Let \( y=\tan (2 x+5) \). Find the differential \( d y \) when \( x=1 \) and \( d x=0.1 \) Find the differential \( d y \) when \( x=1 \) and \( d x=0.2 \)

To find the differential \( d y \) when \( y = \tan(2x + 5) \), we first need to determine the derivative \( \frac{dy}{dx} \).
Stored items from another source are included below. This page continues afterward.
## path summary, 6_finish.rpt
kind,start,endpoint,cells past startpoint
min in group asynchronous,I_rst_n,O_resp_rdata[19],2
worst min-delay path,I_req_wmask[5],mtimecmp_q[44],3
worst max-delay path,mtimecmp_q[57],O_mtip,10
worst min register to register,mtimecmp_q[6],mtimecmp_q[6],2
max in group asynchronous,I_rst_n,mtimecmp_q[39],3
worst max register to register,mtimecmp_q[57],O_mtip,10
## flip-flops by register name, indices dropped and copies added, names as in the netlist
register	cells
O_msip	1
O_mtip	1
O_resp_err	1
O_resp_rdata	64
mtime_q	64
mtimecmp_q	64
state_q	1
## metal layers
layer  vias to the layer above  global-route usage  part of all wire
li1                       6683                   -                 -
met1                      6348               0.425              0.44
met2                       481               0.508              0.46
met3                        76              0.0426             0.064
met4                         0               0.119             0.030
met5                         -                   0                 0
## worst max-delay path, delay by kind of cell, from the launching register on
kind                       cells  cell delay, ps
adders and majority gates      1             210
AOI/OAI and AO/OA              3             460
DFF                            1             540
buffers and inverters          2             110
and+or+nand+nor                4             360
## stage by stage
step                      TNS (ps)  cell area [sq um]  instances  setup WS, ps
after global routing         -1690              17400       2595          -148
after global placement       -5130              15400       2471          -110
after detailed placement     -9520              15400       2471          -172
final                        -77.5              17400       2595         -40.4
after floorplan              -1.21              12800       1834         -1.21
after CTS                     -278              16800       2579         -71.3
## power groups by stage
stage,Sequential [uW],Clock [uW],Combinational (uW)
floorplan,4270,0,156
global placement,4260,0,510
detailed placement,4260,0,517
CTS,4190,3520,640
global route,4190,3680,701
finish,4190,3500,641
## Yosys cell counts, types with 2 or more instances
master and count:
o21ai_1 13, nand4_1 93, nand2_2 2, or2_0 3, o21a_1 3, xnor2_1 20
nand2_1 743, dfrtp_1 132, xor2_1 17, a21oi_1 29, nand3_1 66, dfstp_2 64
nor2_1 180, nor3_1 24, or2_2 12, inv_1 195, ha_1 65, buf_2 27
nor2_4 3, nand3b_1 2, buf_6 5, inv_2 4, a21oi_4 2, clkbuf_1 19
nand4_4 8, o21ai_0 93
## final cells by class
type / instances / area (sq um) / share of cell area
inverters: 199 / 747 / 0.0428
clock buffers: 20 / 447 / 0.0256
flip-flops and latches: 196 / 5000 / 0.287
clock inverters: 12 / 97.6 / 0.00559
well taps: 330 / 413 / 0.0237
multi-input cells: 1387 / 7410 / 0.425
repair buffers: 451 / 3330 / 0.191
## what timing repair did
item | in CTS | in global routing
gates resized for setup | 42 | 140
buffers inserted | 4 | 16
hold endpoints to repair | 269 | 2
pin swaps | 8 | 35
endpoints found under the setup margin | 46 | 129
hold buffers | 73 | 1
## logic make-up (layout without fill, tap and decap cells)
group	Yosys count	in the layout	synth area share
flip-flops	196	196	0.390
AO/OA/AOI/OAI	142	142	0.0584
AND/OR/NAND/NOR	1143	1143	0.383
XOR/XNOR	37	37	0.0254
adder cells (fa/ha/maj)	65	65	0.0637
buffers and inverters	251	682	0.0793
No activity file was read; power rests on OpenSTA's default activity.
**src/rtl/counter_pkg.sv**
```systemverilog
// Shared types for the up/down counter slice: direction and terminal-value behaviour.
package counter_pkg;

    typedef enum logic {
        DIR_DOWN = 1'b0,
        DIR_UP   = 1'b1
    } dir_t;

    typedef enum logic {
        MODE_WRAP = 1'b0,
        MODE_SAT  = 1'b1
    } mode_t;

    localparam int N_MIN = 2;
    localparam int N_MAX = 32;

endpackage

```
**src/rtl/counter_next.sv**
```systemverilog
// Combinational next-count logic: step in the requested direction, flagging
// wrap or saturation events at the 0 / MAX boundaries.
module counter_next
    import counter_pkg::*;
#(
    parameter int              N        = 4,
    parameter longint unsigned MAX      = (64'd1 << N) - 64'd1,
    parameter int              SATURATE = 0
) (
    input  logic [N-1:0] count,
    input  logic         up,
    output logic [N-1:0] nxt,
    output logic         at_term,
    output logic         wrap_ev,
    output logic         sat_ev
);

    localparam logic [N-1:0] MAXV = N'(MAX);
    localparam mode_t        MODE = (SATURATE != 0) ? MODE_SAT : MODE_WRAP;

    dir_t dir;
    logic at_max, at_zero;

    assign dir     = dir_t'(up);
    assign at_max  = (count == MAXV);
    assign at_zero = (count == '0);
    assign at_term = (dir == DIR_UP) ? at_max : at_zero;

    always_comb begin
        nxt     = count;
        wrap_ev = 1'b0;
        sat_ev  = 1'b0;
        if (at_term) begin
            // Boundary: either roll to the opposite end or stick in place
            if (MODE == MODE_SAT) begin
                sat_ev = 1'b1;
            end else begin
                wrap_ev = 1'b1;
                nxt     = (dir == DIR_UP) ? '0 : MAXV;
            end
        end else if (dir == DIR_UP) begin
            nxt = count + N'(1);
        end else begin
            nxt = count - N'(1);
        end
    end

endmodule

```
**src/rtl/counter_updown_n.sv**
```systemverilog
// Modulo-(MAX+1) up/down counter with load, clear, wrap pulse and sticky
// saturation flag. Priority per edge: reset > clear > load > en.
module counter_updown_n
    import counter_pkg::*;
#(
    parameter int              N        = 4,
    parameter longint unsigned MAX      = (64'd1 << N) - 64'd1,
    parameter int              SATURATE = 0
) (
    input  logic         clk,
    input  logic         reset,
    input  logic         clear,
    input  logic         load,
    input  logic [N-1:0] load_val,
    input  logic         en,
    input  logic         up,
    output logic [N-1:0] count,
    output logic         tc,
    output logic         wrapped,
    output logic         sat
);

    localparam logic [N-1:0] MAXV = N'(MAX);

    if (N < N_MIN || N > N_MAX) begin : g_bad_n
        $error("counter_updown_n: N=%0d out of range 2..32", N);
    end
    if (MAX < 1 || MAX > ((64'd1 << N) - 64'd1)) begin : g_bad_max
        $error("counter_updown_n: MAX=%0d out of range 1..2**N-1", MAX);
    end

    logic [N-1:0] nxt;
    logic         at_term, wrap_ev, sat_ev;

    counter_next #(
        .N        (N),
        .MAX      (MAX),
        .SATURATE (SATURATE)
    ) u_next (
        .count   (count),
        .up      (up),
        .nxt     (nxt),
        .at_term (at_term),
        .wrap_ev (wrap_ev),
        .sat_ev  (sat_ev)
    );

    assign tc = en & ~load & ~clear & ~reset & at_term;

    always_ff @(posedge clk) begin
        if (reset || clear) begin
            count   <= '0;
            wrapped <= 1'b0;
            sat     <= 1'b0;
        end else if (load) begin
            // Out-of-range loads clamp so count never exceeds MAX
            count   <= (load_val > MAXV) ? MAXV : load_val;
            wrapped <= 1'b0;
        end else if (en) begin
            count   <= nxt;
            wrapped <= wrap_ev;
            if (sat_ev) sat <= 1'b1;
        end else begin
            wrapped <= 1'b0;
        end
    end

endmodule

```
Using the chain rule: \[ \frac{dy}{dx} = \sec^2(2x + 5) \cdot \frac{d(2x + 5)}{dx} = \sec^2(2x + 5) \cdot 2 = 2 \sec^2(2x + 5). \] Next, we need to evaluate this at \( x = 1 \): \[ 2x + 5 = 2(1) + 5 = 7 \quad \Rightarrow \quad \sec^2(7) = \frac{1}{\cos^2(7)}. \] Now, we calculate \( d y \): \[ d y = \frac{dy}{dx} \cdot d x. \] ### For \( d x = 0.1 \): First, we calculate: \[ \frac{dy}{dx} \bigg|_{x=1} = 2 \sec^2(7), \] thus: \[ d y = 2 \sec^2(7) \cdot 0.1 = 0.2 \sec^2(7). \] ### For \( d x = 0.2 \): Similarly: \[ d y = 2 \sec^2(7) \cdot 0.2 = 0.4 \sec^2(7). \] In summary: - When \( x = 1 \) and \( d x = 0.1 \), \( d y = 0.2 \sec^2(7) \). - When \( x = 1 \) and \( d x = 0.2 \), \( d y = 0.4 \sec^2(7) \).